De l'avis des sédentaires du Nord, le monde sud-méditerranéen s'agite un peu trop et ces derniers temps, il n'a jamais autant bougé. Des capitales européennes s'affolent, peu habituées à ces mouvements et plus à l'aise dans les comptabilités sages et précises. Mais ces migrations se font d'abord à l'intérieur même des territoires du Sud. Des mercenaires tchadiens, nigériens ou guinéens sont en Libye pendant que les Libyens bombardés par les armées de Kadhafi se réfugient en Tunisie, en Egypte et en Algérie. Des Tunisiens partent en Algérie pendant que les Africains subsahariens, en l'absence de contrôle libyen —ex-sous-traitance de l'Europe pour les questions d'immigration clandestine— essaiment un peu partout dans la région.
Deuxième phase, l'exode verticale vers l'Europe, et premier dommage collatéral des révolutions au Maghreb, l'afflux d'immigrés illégaux venus de Libye et de Tunisie, principalement en Italie. Si les Libyens restent généralement en Italie, les Tunisiens veulent dans leur majorité rejoindre la France, pour d'évidentes raisons linguistiques et culturelles. A la gare de Vintimille, mythique point de passage entre l'Italie et la France, Sarkozy a instauré un sévère contrôle pour stopper le flux et pense déjà à se débarrasser des encombrants accords de Schengen pour maîtriser les entrées au paradis. Il en a le droit, et à part le maire de Paris Bertrand Delanoë, qui pour des raisons purement affectives veut accueillir les Tunisiens, les tenants d'un durcissement de l'immigration en France expliquent que cet afflux risque de renverser les équilibres démographiques.
Les révolutions, c'est bien à la télévision, quand chacun reste chez lui. Depuis le début des soulèvements au Maghreb, 25.000 immigrés illégaux sont arrivés en Europe, de Tunisie et de Libye, bénéficiant grâce à l'Italie de titres temporaires de séjour leur ouvrant la porte des 23 autres pays de l'espace Schengen. La France s'est irritée et panique devant le chiffre, mais le rétablissement des contrôles aux frontières ne signifie pas encore la fin de l'espace Schengen et la libre circulation des personnes à l'intérieur de l'Europe des 26. Du moins, pour l'instant.
La faille de Schengen
En dehors de cette immigration illégale et ponctuelle, à la base du problème, Sarkozy, devant la montée du Front National, en a profité pour stigmatiser l'immigration légale, celle qui se fait avec des papiers en bonne et due forme et de vrais visas délivrés par les autorités européennes. L'ouverture de l'espace Schengen et l'abolition des frontières à l'intérieur ont eu comme résultat de brouiller les pistes des arrivants. De fait, un visa italien ou espagnol permet d'entrer en France, un visa français d'entrer en Allemagne ou un visa polonais d'aller au Portugal, et la Grèce, ventre mou de l'Europe, continue à être désignée comme le mauvais exemple en terme de surveillance des frontières extérieures de l'empire.
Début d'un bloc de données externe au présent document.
What follows belongs to an exercise in optimizing a design on an open flow for small area; a production flow would make more cautious choices. In this exercise RTL edits were held to simulation tests only and were not proved equivalent to the original.

==> inputs of v6 <==
Design proc_core, start of the top module:
module proc_core #(
    parameter int TAPU_NUM       = 2,
    parameter int ROWS           = 2,
    parameter int COLS           = 4,
    parameter int BUF_DEPTH      = 16,
    parameter int RES_FIFO_DEPTH = 4,
    parameter int OUT_FIFO_DEPTH = 8
) (
    input  logic                              clk,
    input  logic                              rst_n,
    input  logic                              i_x_valid,
    output logic                              o_x_ready,
    input  logic [TAPU_NUM*ROWS*core_pkg::OPND_W-1:0]   i_x_data,
    input  logic                              i_x_last,
    input  logic                              i_y_valid,
    output logic                              o_y_ready,
    input  logic [COLS*core_pkg::OPND_W-1:0]            i_y_data,
    input  logic                              i_y_last,
    output logic                              o_loadx_done,
    output logic                              o_loady_done,
    input  logic                              i_exec_start,
    input  logic                              i_psu_clr,
    input  logic [7:0]                        i_depth,
    output logic                              o_exec_done,
    input  logic                              i_store_start,
    output logic                              o_store_done,
    output logic                              o_m_valid,
    input  logic                              i_m_ready,
    output logic [COLS*core_pkg::PSUM_W-1:0]            o_m_data,
    output logic                              o_m_last
);
    localparam int NROW  = TAPU_NUM * ROWS;
    localparam int X_W   = NROW * core_pkg::OPND_W;
    localparam int Y_W   = COLS * core_pkg::OPND_W;
    localparam int RES_W = COLS * core_pkg::PSUM_W;
    logic [X_W-1:0]             x_rd_data;
  ...
clock: 6.3 ns
lec_check: 0
cap_margin: 20
core_margin: 2
core_utilization: 60
cts_cluster_diameter: 100
cts_cluster_size: 24
place_density: 0.75
slew_margin: 20
synth_hierarchical: 1
run.sh (not shown) runs the stock make flow with config.mk's settings and CLKGATE_MAP_FILE= SYNTH_SCRIPT=/design/flow/synth_recipe.tcl, a recipe that flattens the netlist after the stock synthesis.
==> v19: changes against v6 <==
==> flow/config.mk (replaced) <==
export PLATFORM = sky130hd
export DESIGN_NAME = proc_core
export DESIGN_NICKNAME = proc_core
export VERILOG_FILES = /design/flow/design.v
export SDC_FILE = /design/flow/constraint.sdc
export NUM_CORES = 4
export LEC_CHECK = 0
export CAP_MARGIN = 20
export CORE_MARGIN = 2
export CORE_UTILIZATION = 40
export CTS_CLUSTER_DIAMETER = 80
export CTS_CLUSTER_SIZE = 30
export PLACE_DENSITY = 0.6
export SLEW_MARGIN = 20
export SYNTH_HIERARCHICAL = 1
==> v1: changes against v6 <==
--- a/flow/design.v
+++ b/flow/design.v
@@ -136,16 +136,16 @@
     assign co = a & b;
 endmodule
 module mac_cell (
     input  logic        clk,
     input  logic        i_clr,
     input  logic        en,
-    input  logic [7:0]  x,
     input  logic [7:0]  xn,
-    input  logic [7:0]  y,
     input  logic [7:0]  yn,
+    input  logic [7:0]  gx,
+    input  logic [7:0]  gy,
     output logic [31:0] o_acc
 );
     logic [15:0] lo;
     logic [15:0] hi;
     logic        inc;      
     logic        dec;      
@@ -163,13 +163,13 @@
     assign p5 = ~(xn[0] | yn[4]);
     logic p6;
     assign p6 = ~(xn[0] | yn[5]);
     logic p7;
     assign p7 = ~(xn[0] | yn[6]);
     logic p8;
-    assign p8 = en & ~(x[0] & y[7]);
+    assign p8 = ~(gx[0] & gy[7]);
     logic p9;
     assign p9 = ~(xn[1] | yn[0]);
     logic p10;
     assign p10 = ~(xn[1] | yn[1]);
     logic p11;
     assign p11 = ~(xn[1] | yn[2]);
@@ -179,13 +179,13 @@
     assign p13 = ~(xn[1] | yn[4]);
     logic p14;
     assign p14 = ~(xn[1] | yn[5]);
     logic p15;
     assign p15 = ~(xn[1] | yn[6]);
     logic p16;
-    assign p16 = en & ~(x[1] & y[7]);
+    assign p16 = ~(gx[1] & gy[7]);
     logic p17;
     assign p17 = ~(xn[2] | yn[0]);
     logic p18;
     assign p18 = ~(xn[2] | yn[1]);
     logic p19;
     assign p19 = ~(xn[2] | yn[2]);
@@ -195,13 +195,13 @@
     assign p21 = ~(xn[2] | yn[4]);
     logic p22;
     assign p22 = ~(xn[2] | yn[5]);
     logic p23;
     assign p23 = ~(xn[2] | yn[6]);
     logic p24;
-    assign p24 = en & ~(x[2] & y[7]);
+    assign p24 = ~(gx[2] & gy[7]);
     logic p25;
     assign p25 = ~(xn[3] | yn[0]);
     logic p26;
     assign p26 = ~(xn[3] | yn[1]);
     logic p27;
     assign p27 = ~(xn[3] | yn[2]);
@@ -211,13 +211,13 @@
     assign p29 = ~(xn[3] | yn[4]);
     logic p30;
     assign p30 = ~(xn[3] | yn[5]);
     logic p31;
     assign p31 = ~(xn[3] | yn[6]);
     logic p32;
-    assign p32 = en & ~(x[3] & y[7]);
+    assign p32 = ~(gx[3] & gy[7]);
     logic p33;
     assign p33 = ~(xn[4] | yn[0]);
     logic p34;
     assign p34 = ~(xn[4] | yn[1]);
     logic p35;
     assign p35 = ~(xn[4] | yn[2]);
@@ -227,13 +227,13 @@
     assign p37 = ~(xn[4] | yn[4]);
     logic p38;
     assign p38 = ~(xn[4] | yn[5]);
     logic p39;
     assign p39 = ~(xn[4] | yn[6]);
     logic p40;
-    assign p40 = en & ~(x[4] & y[7]);
+    assign p40 = ~(gx[4] & gy[7]);
     logic p41;
     assign p41 = ~(xn[5] | yn[0]);
     logic p42;
     assign p42 = ~(xn[5] | yn[1]);
     logic p43;
     assign p43 = ~(xn[5] | yn[2]);
@@ -243,13 +243,13 @@
     assign p45 = ~(xn[5] | yn[4]);
     logic p46;
     assign p46 = ~(xn[5] | yn[5]);
     logic p47;
     assign p47 = ~(xn[5] | yn[6]);
     logic p48;
-    assign p48 = en & ~(x[5] & y[7]);
+    assign p48 = ~(gx[5] & gy[7]);
     logic p49;
     assign p49 = ~(xn[6] | yn[0]);
     logic p50;
     assign p50 = ~(xn[6] | yn[1]);
     logic p51;
     assign p51 = ~(xn[6] | yn[2]);
@@ -259,27 +259,27 @@
     assign p53 = ~(xn[6] | yn[4]);
     logic p54;
     assign p54 = ~(xn[6] | yn[5]);
     logic p55;
     assign p55 = ~(xn[6] | yn[6]);
     logic p56;
-    assign p56 = en & ~(x[6] & y[7]);
+    assign p56 = ~(gx[6] & gy[7]);
     logic p57;
-    assign p57 = en & ~(x[7] & y[0]);
+    assign p57 = ~(gx[7] & gy[0]);
     logic p58;
-    assign p58 = en & ~(x[7] & y[1]);
+    assign p58 = ~(gx[7] & gy[1]);
     logic p59;
-    assign p59 = en & ~(x[7] & y[2]);
+    assign p59 = ~(gx[7] & gy[2]);
     logic p60;
-    assign p60 = en & ~(x[7] & y[3]);
+    assign p60 = ~(gx[7] & gy[3]);
     logic p61;
-    assign p61 = en & ~(x[7] & y[4]);
+    assign p61 = ~(gx[7] & gy[4]);
     logic p62;
-    assign p62 = en & ~(x[7] & y[5]);
+    assign p62 = ~(gx[7] & gy[5]);
     logic p63;
-    assign p63 = en & ~(x[7] & y[6]);
+    assign p63 = ~(gx[7] & gy[6]);
     logic p64;
     assign p64 = ~(xn[7] | yn[7]);
     logic s65;
     logic c66;
     mac_fa u_fa1 (.a(lo[1]), .b(p2), .c(p9), .s(s65), .co(c66));
     logic s67;
@@ -526,16 +526,16 @@
     for (genvar r = 0; r < ROWS; r++) begin : g_row
         for (genvar c = 0; c < COLS; c++) begin : g_col
             mac_cell u_cell (
                 .clk  (clk),
                 .i_clr(~rst_n | i_clr),
                 .en   (i_acc_en),
-                .x    (i_x[8*r +: 8]),
                 .xn   (~i_x[8*r +: 8]),
-                .y    (i_y[8*c +: 8]),
                 .yn   (~i_y[8*c +: 8]),
+                .gx   (i_x[8*r +: 8] | {8{~i_acc_en}}),
+                .gy   (i_y[8*c +: 8] | {8{~i_acc_en}}),
                 .o_acc(o_acc[r][32*c +: 32])
             );
         end
     end
 endmodule
 `timescale 1ns/1ns
@@ -562,22 +562,24 @@
     logic [1:0]            acc_id;     
     logic [1:0]            acc_slot;   
     logic [1:0]            hd_word_nx, hd_id_nx, hd_slot_nx, acc_id_nx, acc_slot_nx;
     logic [3:0][3:0]       sel;        
     logic [3:0][3:0]       sel_nx;
     logic                  do_rd;
+    logic [3:0]            count_nx;
     assign do_rd   = i_rd & ~o_empty;
     assign o_empty = (count == 4'd0);
     assign o_full  = count[3];
-    assign o_last  = (hd_word == 2'd3);
+    assign o_last  = sel[0][3] | sel[1][3] | sel[2][3] | sel[3][3];
     always_comb begin
         hd_word_nx  = hd_word;
         hd_id_nx    = hd_id;
         hd_slot_nx  = hd_slot;
         acc_id_nx   = acc_id;
         acc_slot_nx = acc_slot;
+        count_nx    = count + 4'(i_wr) - 4'(do_rd);
         if (do_rd) begin
             hd_word_nx = hd_word + 2'd1;
             if (hd_word == 2'd3) begin
                 hd_id_nx   = hd_id + 2'd1;
                 hd_slot_nx = (hd_slot == 2'd2) ? 2'd0 : hd_slot + 2'd1;
             end
@@ -586,15 +588,16 @@
             acc_id_nx   = acc_id + 2'd1;
             acc_slot_nx = (acc_slot == 2'd2) ? 2'd0 : acc_slot + 2'd1;
         end
         for (int s = 0; s < 4; s++) begin
             for (int w = 0; w < 4; w++) begin
                 if (s == 3) begin
-                    sel_nx[s][w] = (hd_id_nx == acc_id_nx) && (hd_word_nx == 2'(w));
+                    sel_nx[s][w] = (count_nx != 4'd0) && (hd_id_nx == acc_id_nx) && (hd_word_nx == 2'(w));
                 end else begin
-                    sel_nx[s][w] = (hd_id_nx != acc_id_nx) && (hd_slot_nx == 2'(s)) && (hd_word_nx == 2'(w));
+                    sel_nx[s][w] = (count_nx != 4'd0) && (hd_id_nx != acc_id_nx) && (hd_slot_nx == 2'(s))
+                                   && (hd_word_nx == 2'(w));
                 end
             end
         end
     end
     always_ff @(posedge clk) begin
         if (!rst_n) begin
@@ -603,13 +606,13 @@
             hd_id    <= '0;
             hd_slot  <= '0;
             acc_id   <= 2'd3;
             acc_slot <= 2'd2;
             sel      <= '0;
         end else begin
-            count    <= count + 4'(i_wr) - 4'(do_rd);
+            count    <= count_nx;
             hd_word  <= hd_word_nx;
             hd_id    <= hd_id_nx;
             hd_slot  <= hd_slot_nx;
             acc_id   <= acc_id_nx;
             acc_slot <= acc_slot_nx;
             sel      <= sel_nx;
==> flow/flow/run.sh (new file) <==
#!/bin/bash
# The standard layout (standard.sh: the standard flow's synthesis and ORFS flow), with two
# changes: the port buffers are the smallest buffer cell, clock tree
# synthesis inserts no dummy loads, and after global routing gates on paths
# with positive slack are sized down (RECOVER_POWER). Each tool's output is kept in
# flow_make.log here, and ORFS's per-step logs under orfs/logs/.
set -euo pipefail
export BUFFER_PORTS_ARGS="-buffer_cell sky130_fd_sc_hd__buf_1"
export RECOVER_POWER=100
export CTS_ARGS="-sink_clustering_enable -repair_clock_nets -sink_clustering_size 24 -sink_clustering_max_diameter 100 -dont_use_dummy_load"
bash standard.sh finish > flow_make.log 2>&1
==> flow/standard.sh (new file) <==
#!/bin/bash
# synth_recipe.tcl (not shown) runs the flow's synth.tcl, then flattens the netlist and writes it again
# the make line also repeats each setting of config.mk as NAME=value (left out here)
make -C /OpenROAD-flow-scripts/flow DESIGN_CONFIG=/design/flow/config.mk WORK_HOME=/design/flow/orfs CLKGATE_MAP_FILE= SYNTH_SCRIPT=/design/flow/synth_recipe.tcl "${@:-finish}"
removed: flow/run.sh
==> summary.md <==
| Metric | Value |
|---|---|
| Number of max-cap violations | `0` |
| WP depth | `16` |
| End point of the critical path | `u_mac.g_row[0].g_col[1].u_cell.inc$_SDFF_PP0_` |
| Worst setup path start | `y_buf.o_rd_data[14]$_DFF_P_` |
| Clock buf count | `265` |
| Metal-1 WL | `151000 µm` |
| Status | `timing/DRC/antenna clean` |
| Dpl cells | `12200` |
# the run above: v6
Alors que le rétablissement des frontières à l'intérieur de l'espace Schengen ne peut se faire que pour des cas précis et des raisons d'ordre public ponctuels, Sarkozy a insidieusement accusé les autres de ne pas harmoniser les procédures d'obtention de visas (court ou long séjour, visas étudiants ou d'établissement sur le sol européen) en prévision des lendemains. Car il s'agit bien du Maghreb de demain, d'après Sarkozy:
«Après les premières élections dans les nouvelles démocraties d'Afrique du Nord, il faudra des règles d'immigration concertées et un développement économique partagé. Si un pays européen ne peut garder ses frontières, la question de la suspension provisoire de Schengen doit être posée sans tabou.»
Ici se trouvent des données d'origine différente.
Source: an optimization exercise on an open RTL-to-GDS flow (aim: small area and few clock cycles). Production flows keep margins and buffers that such runs may drop.
Only simulation tests tie the RTL to the original design; equivalence was not proved.

==> module ycbcrBlockTop, before the edit <==
module ycbcrBlockTop (
    input  logic        clk,
    input  logic        rst_n,
    input  logic        enable,
    input  logic [63:0] rdData,
    output logic [10:0] rdAddr,
    output logic [10:0] wrAddr,
    output logic [63:0] wrData,
    output logic        wen,
    output logic        valid
);
    localparam logic [5:0] LastT = 6'd52;
    logic [5:0] t;
    logic [1:0] ph;      
    wire idle  = (t == 6'd0) | (t == LastT);
    wire start = enable & idle;
    always_ff @(posedge clk) begin
        if (!rst_n) begin
            t  <= 6'd0;
            ph <= 2'd0;
        end else if (start) begin
            t  <= 6'd1;
            ph <= 2'd1;
        end else if (idle) begin
            t  <= 6'd0;
            ph <= 2'd0;
        end else begin
            t  <= t + 6'd1;
            ph <= (ph == 2'd2) ? 2'd0 : ph + 2'd1;
        end
    end
    assign rdAddr = {5'd0, (t[5] & t[4]) ? 6'd0 : t};
    assign wrAddr = {5'd0, t - 6'd5};
    assign wen    = (t < 6'd5);
    assign valid  = (t == LastT);
    logic [63:0] s0, s1;
    logic [31:0] s2h;
    always_ff @(posedge clk) begin
        s0  <= rdData;
        s1  <= s0;
        s2h <= s1[31:0];
    end
    wire selLo = (ph == 2'd0);
    logic [31:0] yU, cbU, crU;
    for (genvar j = 0; j < 4; j++) begin : gU
        logic [7:0] r, g, nb;
        logic [8:0] d, e, dP, eP, cb9, cr9;
        logic [7:0] gB, y;
        assign r = selLo ? s1[63 - 8 * j -: 8]     : s2h[31 - 8 * j -: 8];
        assign g = selLo ? s0[63 - 8 * j -: 8]     : s1[31 - 8 * j -: 8];
        assign nb = ~(selLo ? rdData[63 - 8 * j -: 8] : s0[31 - 8 * j -: 8]);
        ycc_stA uA (.r(r), .g(g), .nb(nb), .d(d), .e(e));
        always_ff @(posedge clk) begin
            dP <= d;
            eP <= e;
        end
        assign gB = (ph == 2'd1) ? s1[63 - 8 * j -: 8] : s2h[31 - 8 * j -: 8];
        ycc_stB uB (.d(dP), .e(eP), .g(gB), .y(y), .cb(cb9), .cr(cr9));
        assign yU[31 - 8 * j -: 8]  = y;
        assign cbU[31 - 8 * j -: 8] = cb9[7:0] | {8{cb9[8]}};
        assign crU[31 - 8 * j -: 8] = cr9[7:0] | {8{cr9[8]}};
    end
    logic [31:0] l1, l2, c3, h1;
    always_ff @(posedge clk) begin
        if (ph == 2'd1) begin
            l1 <= yU;
            l2 <= cbU;
        end else begin
            l1 <= l2;
            l2 <= c3;
        end
        c3 <= crU;
        h1 <= (ph == 2'd2) ? cbU : c3;
    end
    assign wrData = {l1, (ph == 2'd2) ? yU : h1};
endmodule
export LEC_CHECK = 0
export CAP_MARGIN = 20
export CORE_MARGIN = 2
export CORE_UTILIZATION = 40
export CTS_BUF_LIST = sky130_fd_sc_hd__clkbuf_8
export CTS_CLUSTER_DIAMETER = 60
export CTS_CLUSTER_SIZE = 20
export SLEW_MARGIN = 20
export SYNTH_HIERARCHICAL = 1
export SYNTH_MINIMUM_KEEP_SIZE = 0
create_clock -name core_clock -period 8.0 [get_ports {clk}]
standard.sh (not shown) runs the stock make flow with config.mk's settings and CLKGATE_MAP_FILE= SYNTH_SCRIPT=/design/flow/synth_recipe.tcl, a recipe that flattens the netlist after the stock synthesis.
==> flow/flow/run.sh <==
#!/bin/bash
# The standard layout (standard.sh: standard synthesis, floorplan, place, CTS, route),
# with one change: the buffers that buffer_ports puts on every input and output port are
# sky130_fd_sc_hd__buf_1 cells instead of the default sky130_fd_sc_hd__clkdlybuf4s50_1.
# The whole make output goes to standard_flow.log; ORFS keeps each step's log in orfs/logs.
set -euo pipefail
export BUFFER_PORTS_ARGS="-buffer_cell sky130_fd_sc_hd__buf_1"
bash standard.sh > standard_flow.log 2>&1
Testbench counts at the start, summed over its fixed seeds: cycles 3,336.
50 ans après le départ des troupes françaises du Maghreb, deuxième migration après leur arrivée, le retour de boomerang a fait sonner la tête de Sarkozy. Les Tunisiens veulent aller en France et peut-être demain les rejoindront Marocains et Algériens. La question est pourtant mal posée, car en dehors de l'afflux provisoire des Tunisiens et des Libyens, pourquoi penser que les démocraties du Maghreb une fois installées produiront demain de l'émigration massive? La démocratie au Maghreb serait-elle une mauvaise chose pour l'Europe?
Vu d'Alger, première bénéficiaire de visas français du Maghreb, la sournoise idée est lancée et c'est la première étape vers un durcissement global. La France se referme tandis que l'Algérie, qui s'ouvre comme autres les pays du Maghreb, réitère sa position de principe sur la libre circulation des biens et des personnes, un axe particulièrement pertinent en temps de crise. Avec cette question fondamentale: pourquoi un être humain se déplacerait-il moins facilement qu'un carton de dattes ou de chaussures?